Extracted records:
==> src/common/mm_ram_config.svh <==
`ifndef MM_RAM_CONFIG_SVH
`define MM_RAM_CONFIG_SVH

// ------------------------------------------------------------
// memory geometry
// ------------------------------------------------------------

// byte address width of the RAM, 64 KiB
`define MM_RAM_ADDR_WIDTH 16
`define MM_INSTR_WIDTH 128
`define MM_DATA_WIDTH 32
// debug window is 2**14 bytes at the top of the RAM
`define MM_DBG_ADDR_WIDTH 14
`define MM_IRQ_WIDTH 32

// ------------------------------------------------------------
// pseudo peripheral map
// ------------------------------------------------------------

`define MM_ADDR_TESTSTATUS 32'h2000_0000
`define MM_ADDR_EXIT 32'h2000_0004
`define MM_ADDR_TIMERREG 32'h1500_0000
`define MM_ADDR_TIMERVAL 32'h1500_0004
`define MM_ADDR_DBG 32'h1500_0008
`define MM_ADDR_TICKS 32'h1500_1004

// values written to the test status register
`define MM_PASS_CODE 32'd123456789
`define MM_FAIL_CODE 32'd1

`endif
==> src/common/mm_ram_pkg.sv <==
`include "mm_ram_config.svh"

package mm_ram_pkg;

    // ------------------------------------------------------------
    // bus structs seen by the core
    // ------------------------------------------------------------

    typedef struct packed {
        logic        req;
        logic [31:0] addr;
        logic        we;
        logic [3:0]  be;
        logic [31:0] wdata;
    } data_req_t;

    typedef struct packed {
        logic                     gnt;
        logic                     rvalid;
        logic [`MM_DATA_WIDTH-1:0] rdata;
    } data_rsp_t;

    typedef struct packed {
        logic        req;
        logic [31:0] addr;
    } instr_req_t;

    typedef struct packed {
        logic                       gnt;
        logic                       rvalid;
        logic [`MM_INSTR_WIDTH-1:0] rdata;
    } instr_rsp_t;

    // ------------------------------------------------------------
    // internal decode results
    // ------------------------------------------------------------

    typedef struct packed {
        logic                          en;
        logic [`MM_RAM_ADDR_WIDTH-1:0] addr;
        logic                          we;
        logic [3:0]                    be;
        logic [`MM_DATA_WIDTH-1:0]     wdata;
    } ram_port_t;

    // one write strobe per pseudo peripheral register
    typedef struct packed {
        logic        status;
        logic        exit;
        logic        timer_mask;
        logic        timer_val;
        logic        dbg;
        logic        ticks_clear;
        logic [31:0] wdata;
    } periph_wr_t;

    typedef enum logic [1:0] {
        SEL_RAM,
        SEL_TICKS,
        SEL_ERR
    } rd_sel_e;

    // first RAM byte of the debug window
    localparam logic [`MM_RAM_ADDR_WIDTH-1:0] DBG_RAM_BASE =
        {`MM_RAM_ADDR_WIDTH{1'b1}} << `MM_DBG_ADDR_WIDTH;

    function automatic logic in_dbg_window(input logic [31:0] addr,
                                           input logic [31:0] halt_addr);
        logic [31:0] offset;
        offset = addr - halt_addr;
        return (addr >= halt_addr) && (offset < (32'd1 << `MM_DBG_ADDR_WIDTH));
    endfunction

    // debug window folds onto the RAM top, everything else keeps its low bits
    function automatic logic [`MM_RAM_ADDR_WIDTH-1:0] ram_addr_map(
        input logic [31:0] addr,
        input logic [31:0] halt_addr
    );
        logic [31:0] offset;
        offset = addr - halt_addr;
        if (in_dbg_window(addr, halt_addr)) begin
            return DBG_RAM_BASE + offset[`MM_RAM_ADDR_WIDTH-1:0];
        end
        return addr[`MM_RAM_ADDR_WIDTH-1:0];
    endfunction

endpackage

==> src/hdl/mm_periph_regs.sv <==
`timescale 1ns/1ps
`include "mm_ram_config.svh"

module mm_periph_regs import mm_ram_pkg::*; (
    input  logic                      clk_i,
    input  logic                      rst_ni,
    input  logic                      instr_req_i,
    input  logic                      data_req_i,
    input  periph_wr_t                periph_wr_i,
    input  rd_sel_e                   rd_sel_i,
    input  logic [`MM_DATA_WIDTH-1:0] ram_rdata_i,
    output logic                      instr_rvalid_o,
    output logic                      data_rvalid_o,
    output logic [`MM_DATA_WIDTH-1:0] data_rdata_o,
    output logic                      tests_passed_o,
    output logic                      tests_failed_o,
    output logic                      exit_valid_o,
    output logic [31:0]               exit_value_o
);

    rd_sel_e     rd_sel_q;
    logic [31:0] cycle_cnt_q;

    // ------------------------------------------------------------
    // response strobes, status flags and cycle counter
    // ------------------------------------------------------------

    always_ff @(posedge clk_i or negedge rst_ni) begin
        if (!rst_ni) begin
            instr_rvalid_o <= 1'b0;
            data_rvalid_o  <= 1'b0;
            rd_sel_q       <= SEL_RAM;
            tests_passed_o <= 1'b0;
            tests_failed_o <= 1'b0;
            exit_valid_o   <= 1'b0;
            cycle_cnt_q    <= '0;
        end else begin
            instr_rvalid_o <= instr_req_i;
            data_rvalid_o  <= data_req_i;
            rd_sel_q       <= rd_sel_i;
            exit_valid_o   <= periph_wr_i.exit;
            // pass and fail stay up until reset
            if (periph_wr_i.status && periph_wr_i.wdata == `MM_PASS_CODE) begin
                tests_passed_o <= 1'b1;
            end
            if (periph_wr_i.status && periph_wr_i.wdata == `MM_FAIL_CODE) begin
                tests_failed_o <= 1'b1;
            end
            if (periph_wr_i.ticks_clear) begin
                cycle_cnt_q <= '0;
            end else begin
                cycle_cnt_q <= cycle_cnt_q + 32'd1;
            end
        end
    end

    always_ff @(posedge clk_i) begin
        if (periph_wr_i.exit) begin
            exit_value_o <= periph_wr_i.wdata;
        end
    end

    // read data lines up with data_rvalid_o
    always_comb begin
        unique case (rd_sel_q)
            SEL_RAM:   data_rdata_o = ram_rdata_i;
            SEL_TICKS: data_rdata_o = cycle_cnt_q;
            default:   data_rdata_o = '0;
        endcase
    end

endmodule

==> config.mk <==
export PLATFORM = sky130hd
export DESIGN_NAME = mm_periph_regs
export DESIGN_NICKNAME = d
export VERILOG_FILES = /design/src/common/mm_ram_pkg.sv /design/src/hdl/mm_periph_regs.sv
export VERILOG_INCLUDE_DIRS = /design/src /design/src/common
export SDC_FILE = /design/constraint.sdc
export NUM_CORES = 1
export LEC_CHECK = 0
export ABC_AREA = 1
export BUFFER_PORTS_ARGS = -buffer_cell sky130_fd_sc_hd__buf_2
export CAP_MARGIN = 20
export CORE_MARGIN = 2
export CORE_UTILIZATION = 50
export DETAILED_ROUTE_END_ITERATION = 6
export PLACE_DENSITY_LB_ADDON = 0.25
export SLEW_MARGIN = 40
export SYNTH_ARGS = -nofsm -noshare
export SYNTH_HDL_FRONTEND = slang
export SYNTH_SLANG_ARGS = --single-unit
==> constraint.sdc <==
create_clock -name clk_i -period 4.1 [get_ports clk_i]
set_input_delay 0.615 -clock clk_i [delete_from_list [all_inputs] [get_ports clk_i]]
set_output_delay 0.615 -clock clk_i [all_outputs]
set_load 0.02 [all_outputs]
# Yosys cells after proc, flatten, opt, wreduce, memory -nomap -nowiden
# Cells that the tools add are included.
dict set report totals {
  elab_cells 17
  out_inout_bits 69
  ff_bits 71
  inputBits 76
}
dict set report op_classes {
  n_addsub 1
  n_eq_ne 3
  n_mux 2
  reduce_logical 3
}
# cell count
set ops {}
lappend ops {{32-bit case mux with 2 select lines} 1}
lappend ops {{32-bit by 1-bit adder with 32-bit output, second input constant} 1}
lappend ops {{32-bit by 1-bit == test with 1-bit output, second input constant} 1}
lappend ops {{32-bit by 27-bit == test with 1-bit output, second input constant} 1}
lappend ops {{32-bit two-way mux} 1}
lappend ops {{2-bit by 1-bit == test with 1-bit output, second input constant} 1}
lappend ops {{1-bit logical AND} 2}
lappend ops {{2-bit logical NOT} 1}

# Depth between registers and ports, before layout
# Gate-level depths: netlist (run 1).
dict set report logic_depth {
  depth_word 2
  ltp_mapped 9
  depth_no_buf 9
}

# Worst setup path before layout (run 1)
# Ideal clock, no wire load.
dict set report synth_timing {
  kind {register to output}
  start {reg rd_sel_q[0]}
  end {out data_rdata_o[15]}
  path_slack_ns 2.126
  required_time_ns 3.485
  t_arrival_ns 1.359
  n_path_buf 1
  path_stages_with_launch 4
  cell_sequence {dfrtp_1 or2_2 clkbuf_1 o21ai_0}
}
dict set report synth_via {
  elab_chain_cells 2
  elab_cells_between_ends 3
  classes_between {1 x eq/ne; 1 x mux; 1 x reduce/logical}
}
# element line
set synth_lines {}
lappend synth_lines {{start: declaration} mm_periph_regs.sv:21} ;# rd_sel_e rd_sel_q;
lappend synth_lines {{start signal: assignment} mm_periph_regs.sv:40} ;# rd_sel_q <= rd_sel_i;
lappend synth_lines {{2-bit by 1-bit == test with 1-bit output / 2-bit logical NOT (equally long branches)} mm_periph_regs.sv:65} ;# unique case (rd_sel_q)
lappend synth_lines {{32-bit case mux with 2 select lines *} mm_periph_regs.sv:65}
lappend synth_lines {{end: declaration} mm_periph_regs.sv:14} ;# output logic [`MM_DATA_WIDTH-1:0] data_rdata_o,
# Mark *: on every way between the ends. The rest lies on a longest branch, timed or not.

# Final worst setup path (run 1)
dict set report layout_timing {
  start {reg rd_sel_q[0]}
  end {out data_rdata_o[1]}
}
# Same word-level chain as after synthesis.

==> flow_summary.yaml, run 1 <==
yosys:
  seq_area_frac_synth_pct: 53.4
  dominant_combinational_cell_family_by_area_after_synthesis: "simple AND/OR/NAND/NOR gates"
  syn_area_um2: 3630
  synth.lib_cells_used.distinct: 27
  synth_largest_type_area_fraction_pct: 26.9
  asyncSetResetFlopFracSynth_pct: 54.9
  synthesized_netlist_cell_count: 440
  yosys_warnings: 0
  synth.avg_cell_area_um2: 8.24
  ff_latch_count_synth: 71
  multiplexer_area_fraction_after_synthesis_pct: 0
  ys_top_cells_by_count: "sky130_fd_sc_hd__nand2_1 (84), sky130_fd_sc_hd__nor2_1 (67), sky130_fd_sc_hd__inv_1 (63)"
  post_synth_main_area_contributors: "sky130_fd_sc_hd__dfrtp_1 (27%), sky130_fd_sc_hd__edfxtp_1 (27%), sky130_fd_sc_hd__nand2_1 (8.7%), sky130_fd_sc_hd__nor2_1 (6.9%), sky130_fd_sc_hd__inv_1 (6.5%)"
  post_synth_fa_ha_maj_area_fraction_pct: 0.345
  ys_dominant_reg_cell: "sky130_fd_sc_hd__dfrtp_1"
  post-synth-top-count-cell: "sky130_fd_sc_hd__nand2_1"
  synth.largest_area_cell: "sky130_fd_sc_hd__dfrtp_1"
  synth_compound_gate_area_share_pct: 9.21
  synth_edf_count: 32
  net_count_after_synthesis: 517
  synth-simple-area-share_pct: 29.2
  yosys.area_share.xor_xnor_pct: 0
global_routing:
  grt_remaining_overflow: 0
  pin_count_of_the_biggest_net_entering_global_routing: 40
  grt_overall_usage_pct: 23.1
  grt_first_pass_wirelength_um: 14200
  number_of_antenna_violations_at_the_first_check_in_global_routing: 0
  first_global_vias: 3214
clock_network:
  cts_hold_repair.buffers: 0
  cts_sinks: 71
  maximum_buffer_depth_of_the_clock_tree: 2
  ctsResizeCount: 0
  cts_tree: "done"
  cts_buffers: 9
  htree_num_levels: 3
  count_of_buffers_added_by_post_cts_timing_repair_for_setup: 0
  clk_transition_reported_paths_ps: 90
  insertion_delay_ps: 340
  cts_root_buffer: "sky130_fd_sc_hd__clkbuf_8"
sta:
  finalClockSkew_ps: 9.50
  final.min_clock_period_ps: 2660
  highest_clock_frequency_the_design_can_meet_mhz: 376
  final-hold-violation-count: 0
  max-slew-margin-rel_pct: 47.6
  max_slew.worst_pin.slew_ps: 781
  setup_repair_after_global_routing_missed_its_margin: "no"
  timing.final.crit_share_pct: 64.9
  setup_violations: 0
  postLayoutSetupSlackWorst_ps: 1440
  final.setup.tns_ps: 0
  final_max_slew_viol_count: 0
drt:
  drt_wl_total_um: 8810
  routed_vias_inst: 4.93
  drt_iter0_markers: 160
  detailroute.via_count: 3382
  avgRoutedWirePerCell_um: 12.8
  ant_nets: 0
  drtPass1Iterations: 4
  post-route-drc-count: 0
cells_and_area:
  instances_no_fill: 686
  finalCoreUtilization_pct: 65.0
  share_of_cells_above_drive_strength_1_pct: 30.5
  ff_latch_area_um2: 1940
  area_growth_syn_to_layout_pct: 28.0
  area_of_the_multi_input_gates_um2: 1400
  layout.filler_cells: 676
  final_net_count: 659
  antenna_cells: 0
setup_path:
  timing.critical_path.cells: "or2_2, o21ai_0, buf_2"
  worst_ep_required_time_ps: 3480
  critPathMaxStageDelay_ps: 630
  critPathSlowestCell: "sky130_fd_sc_hd__dfrtp_1"
  worstPathBufferInverterCount: 1
  worstPathMaxFanout: 32
  startpoint_type: "flip-flop"
  worst-setup-path-type: "reg -> out"
  timing.critical_path.to_type: "primary output"
  crit_arrival_ps: 2050
  timing.critical_path.max_delay_family: "flip-flops"
flow_run:
  max-cap-violations: 0
placement:
  post_placement_worst_setup_slack_ps: 1780
  gpl.final_weighted_congestion: 0.861
  hpwlAfterDp_um: 6660
  post-place-cells: 670
  port_buffer_count: 141
die:
  design.core.area_um2: 7140
  placement_rows: 31
  io_pins: 145
  chipWidth_um: 89.2
  initial_core_util_pct: 50.8
  dieArea_um2: 7950
  fp.dieH_um: 89.2
pwr:
  vdd_ir_drop_max_uv: 246
  total_power_mw: 1.61
  powerDensity_nw_per_um2: 346
  power.leakage_nw: 2.23
outcome:
  status: "finished clean"
min_path:
  worst_hold_path_type: "in -> async"
[worst reg2reg max path, delay by kind of cell, from the launching register on]
family / cells / cell delay (ps)
fa+ha+maj: 1 / 190
flops: 1 / 390
simple gates: 7 / 790
[through the flow]
stage / hold slack [ps] / instance area, um^2
after floorplan: 319 / 3630
after global placement: 445 / 4420
after detailed placement: 445 / 4420
after CTS: 253 / 4640
after global routing: 273 / 4640
final: 240 / 4640
[report_power, final]
group / internal (mW) / switching (mW) / total (mW)
Combinational: 0.0653 / 0.123 / 0.189
Sequential: 0.777 / 0.0115 / 0.789
Clock: 0.347 / 0.281 / 0.629
[metal layers]
metal | wire [um] | global-route usage, % | up-vias | share of wire [%]
li1 | - | - | 1719 | -
met2 | 4240 | 39.7 | 127 | 48
met4 | 106 | 8.28 | 0 | 1.2
met3 | 658 | 6.00 | 10 | 7.5
met1 | 3810 | 27.9 | 1526 | 43
met5 | 0 | 0 | - | 0
[state kept, by name, indices dropped and copies added (netlist names)]
register / cells
exit_value_o: 32
rd_sel_q: 2
instr_rvalid_o: 1
tests_passed_o: 1
tests_failed_o: 1
cycle_cnt_q: 32
data_rvalid_o: 1
exit_valid_o: 1
[logic make-up (layout without fill, tap and decap cells)]
family                   Yosys count  after routing
AO/OA/AOI/OAI                     64             64
adder cells (fa/ha/maj)            1              1
buffers and inverters             76            223
flip-flops                        71             71
AND/OR/NAND/NOR                  228            228
[final cells by class]
| cell class | count | area share (%) |
|---|---|---|
| inverters | 66 | 5.34 |
| repair buffers | 141 | 15.3 |
| well taps | 99 | 2.67 |
| clock inverters | 6 | 2.02 |
| flip-flops and latches | 71 | 41.7 |
| clock buffers | 10 | 2.75 |
| multi-input cells | 293 | 30.2 |
[path summary, 6_finish.rpt]
path | start | end | slack, ps | depth (start not counted)
max | rd_sel_q[0] | data_rdata_o[1] | 1440 | 3
min | rst_ni | cycle_cnt_q[2] | 240 | 1
max reg2reg | cycle_cnt_q[1] | cycle_cnt_q[22] | 2630 | 8
min reg2reg | tests_failed_o | tests_failed_o | 470 | 2
max in group asynchronous | rst_ni | cycle_cnt_q[24] | 3490 | 1
min in group clk_i | data_req_i | data_rvalid_o | 370 | 1
[layout by cell type, fill, tap and decap left out, types with 2 or more instances in the layout]
master,netlist,routed
sky130_fd_sc_hd__nor2_2,4,4
sky130_fd_sc_hd__or2_2,2,2
sky130_fd_sc_hd__bufinv_16,0,2
sky130_fd_sc_hd__o21ai_1,2,2
sky130_fd_sc_hd__nand4_1,3,3
sky130_fd_sc_hd__nand2_4,2,2
sky130_fd_sc_hd__dfrtp_1,39,39
sky130_fd_sc_hd__nand3_1,39,39
sky130_fd_sc_hd__a21oi_1,24,24
sky130_fd_sc_hd__buf_2,0,140
sky130_fd_sc_hd__nand2_2,4,4
sky130_fd_sc_hd__clkinv_4,0,2
sky130_fd_sc_hd__nand2_1,84,84
sky130_fd_sc_hd__nor2_4,7,7
sky130_fd_sc_hd__edfxtp_1,32,32
sky130_fd_sc_hd__o22ai_1,11,11
sky130_fd_sc_hd__nor2_1,67,67
sky130_fd_sc_hd__nor3_1,8,8
sky130_fd_sc_hd__inv_2,2,2
sky130_fd_sc_hd__inv_1,63,63
sky130_fd_sc_hd__nor3b_1,3,3
sky130_fd_sc_hd__clkbuf_8,0,9
sky130_fd_sc_hd__o21ai_0,27,27
Note: power is estimated with default switching activity, not from simulation.
==> run 2, diff against run 1 <==
ABC_AREA = 0   (was 1)
CORE_UTILIZATION = 47   (was 50)
clock period = 2.7 ns   (was 4.1 ns; I/O delays follow)
==> flow_summary.yaml, run 2 <==
outcome:
  status: "finished clean"
clock_network:
  insertion_delay_ps: 330
  cts_hold_repair.buffers: 0
  maximum_buffer_depth_of_the_clock_tree: 2
  cts_tree: "done"
  clk_transition_reported_paths_ps: 70
  cts_root_buffer: "sky130_fd_sc_hd__clkbuf_8"
  ctsResizeCount: 0
  count_of_buffers_added_by_post_cts_timing_repair_for_setup: 0
  cts_buffers: 9
  cts_sinks: 71
  htree_num_levels: 3
flow_run:
  max-cap-violations: 0
drt:
  drtPass1Iterations: 4
  routed_vias_inst: 5.25
  drt_iter0_markers: 71
  drt_wl_total_um: 7350
  post-route-drc-count: 0
  detailroute.via_count: 2803
  ant_nets: 0
  avgRoutedWirePerCell_um: 13.8
sta:
  max_slew.worst_pin.slew_ps: 690
  finalClockSkew_ps: 9.96
  highest_clock_frequency_the_design_can_meet_mhz: 475
  max-slew-margin-rel_pct: 54.0
  postLayoutSetupSlackWorst_ps: 596
  setup_repair_after_global_routing_missed_its_margin: "no"
  final.setup.tns_ps: 0
  timing.final.crit_share_pct: 77.9
  final_max_slew_viol_count: 0
  final.min_clock_period_ps: 2100
  final-hold-violation-count: 0
  setup_violations: 0
die:
  initial_core_util_pct: 48.8
  dieArea_um2: 7780
  design.core.area_um2: 6830
  placement_rows: 30
  fp.dieH_um: 88.2
  chipWidth_um: 88.2
  io_pins: 145
setup_path:
  rr_startpoint: "cycle_cnt_q[0]"
  worst_ep_required_time_ps: 2940
  startpoint_type: "flip-flop"
  crit_arrival_ps: 2350
  worst-setup-path-type: "reg -> reg"
  timing.critical_path.to_type: "flip-flop"
  worstPathMaxFanout: 8
  critPathLaunch: "cycle_cnt_q[0]"
placement:
  post_placement_worst_setup_slack_ps: 628
  port_buffer_count: 141
  hpwlAfterDp_um: 5350
  placed_cell_area_um2: 4120
  gpl.final_weighted_congestion: 0.760
pwr:
  vdd_ir_drop_max_uv: 336
  power.leakage_nw: 1.99
  powerDensity_nw_per_um2: 557
cells_and_area:
  final_net_count: 510
  mostFrequentLayoutCell: "sky130_fd_sc_hd__buf_2"
  share_of_cells_above_drive_strength_1_pct: 37.2
  final_area_um2: 4340
  biggest_registers_after_layout: "cycle_cnt_q (32), exit_value_o (32), rd_sel_q (2)"
  area_growth_syn_to_layout_pct: 30.4
  layout.cells.most_common_list: "sky130_fd_sc_hd__buf_2 (140), sky130_fd_sc_hd__nor2_1 (45), sky130_fd_sc_hd__dfrtp_1 (38)"
  antenna_cells: 0
global_routing:
  grt_first_pass_wirelength_um: 11300
  number_of_antenna_violations_at_the_first_check_in_global_routing: 0
  first_global_vias: 2513
  grt_overall_usage_pct: 18.7
  pin_count_of_the_biggest_net_entering_global_routing: 40
  grt_remaining_overflow: 0
yosys:
  synth.lib_cells_used.distinct: 33
  synth.largest_area_cell: "sky130_fd_sc_hd__dfrtp_1"
  ff_latch_count_synth: 71
  ys_dominant_reg_cell: "sky130_fd_sc_hd__dfrtp_1"
  synthesized_netlist_cell_count: 295
  net_count_after_synthesis: 372
  yosys_warnings: 0
  synth_edf_count: 32
  synth_largest_type_area_fraction_pct: 29.3
  synth.avg_cell_area_um2: 11.3
  ys_top_cells_by_count: "sky130_fd_sc_hd__nor2_1 (45), sky130_fd_sc_hd__dfrtp_1 (39), sky130_fd_sc_hd__edfxtp_1 (32), sky130_fd_sc_hd__mux2i_1 (32), sky130_fd_sc_hd__a21oi_1 (19)"
  post_synth_main_area_contributors: "sky130_fd_sc_hd__dfrtp_1 (29%), sky130_fd_sc_hd__edfxtp_1 (29%), sky130_fd_sc_hd__mux2i_1 (9.6%), sky130_fd_sc_hd__nor2_1 (5.1%), sky130_fd_sc_hd__or4_1 (3.6%)"
  post-synth-top-count-cell: "sky130_fd_sc_hd__nor2_1"
  seq_area_frac_synth_pct: 58.2
  syn_area_um2: 3330
  asyncSetResetFlopFracSynth_pct: 54.9
min_path:
  worst_hold_path_type: "in -> async"
## run 2: cell types whose count changed after synthesis, sizes merged, moves of 13 or more
cell | before | now
nand2 | 90 | 11
mux2i | 0 | 32
o31ai | 0 | 13
or4 | 0 | 17
inv | 65 | 3
o21ai | 29 | 6
nand3 | 39 | 13
nor2 | 79 | 45
## run 2: cell type report
type	count	area [um^2]
Fill cell	554	2490
Sequential cell	71	1940
Multi-Input combinational cell	205	1310
Timing Repair Buffer	143	736
Clock buffer	11	141
Tap cell	96	120
Clock inverter	5	81.3
Inverter	3	11.3
## run 2: per-stage QoR
step / hold slack [ps] / instances / total power [mW] / util, %
3_5_place_dp: 410 / 518 / 1.51 / 60.3
4_1_cts: 49.1 / 534 / 2.43 / 63.6
6_report: 43.8 / 534 / 2.42 / 63.6
3_3_place_gp: 454 / 518 / 1.51 / 60.3
5_1_grt: 84.2 / 534 / 2.51 / 63.6
2_1_floorplan: 109 / 295 / 1.36 / -
## run 2: final timing paths
path,endpoint,slack (ps),depth (start not counted)
setup / recovery,cycle_cnt_q[26],600,5
hold / removal,data_rvalid_o,40,1
setup reg to reg,cycle_cnt_q[26],600,5
hold reg to reg,tests_passed_o,460,1
max in group asynchronous,rd_sel_q[0],2290,1
min in group clk_i,data_rvalid_o,180,1
## run 2: where the power goes
part	internal, mW	switching, mW
sequential	1.18	0.0143
clock	0.546	0.385
combinational	0.109	0.181
## run 2: logic make-up (layout without fill, tap and decap cells)
| family | after synthesis | after routing | synth area share [%] |
|---|---|---|---|
| fa+ha+maj | 1 | 1 | 0.376 |
| buf+inv | 19 | 162 | 2.40 |
| simple gates | 121 | 121 | 19.3 |
| compound gates | 40 | 40 | 7.21 |
| flops | 71 | 71 | 58.2 |
| xor+xnor | 11 | 11 | 2.89 |
| mux | 32 | 32 | 9.62 |
## run 2: critical path, cell delays in order (launching register included)
cell and delay (ps):
sky130_fd_sc_hd__dfrtp_1 420, sky130_fd_sc_hd__ha_1 220, sky130_fd_sc_hd__and4_1 340, sky130_fd_sc_hd__nand4_1 300
sky130_fd_sc_hd__or4_1 570, sky130_fd_sc_hd__a21oi_1 160
## run 2: metal layers
layer,GRT usage [%],wire length [um],vias up
met5,0,0,-
met4,7.58,51,0
met3,3.68,532,4
met2,29.9,3380,109
met1,25.2,3380,1307
li1,-,-,1383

• Task to carry out: Scan the entries above for the string "inverters" and copy each line containing it.

• Response to this task:
buffers and inverters             76            223
| inverters | 66 | 5.34 |
| clock inverters | 6 | 2.02 |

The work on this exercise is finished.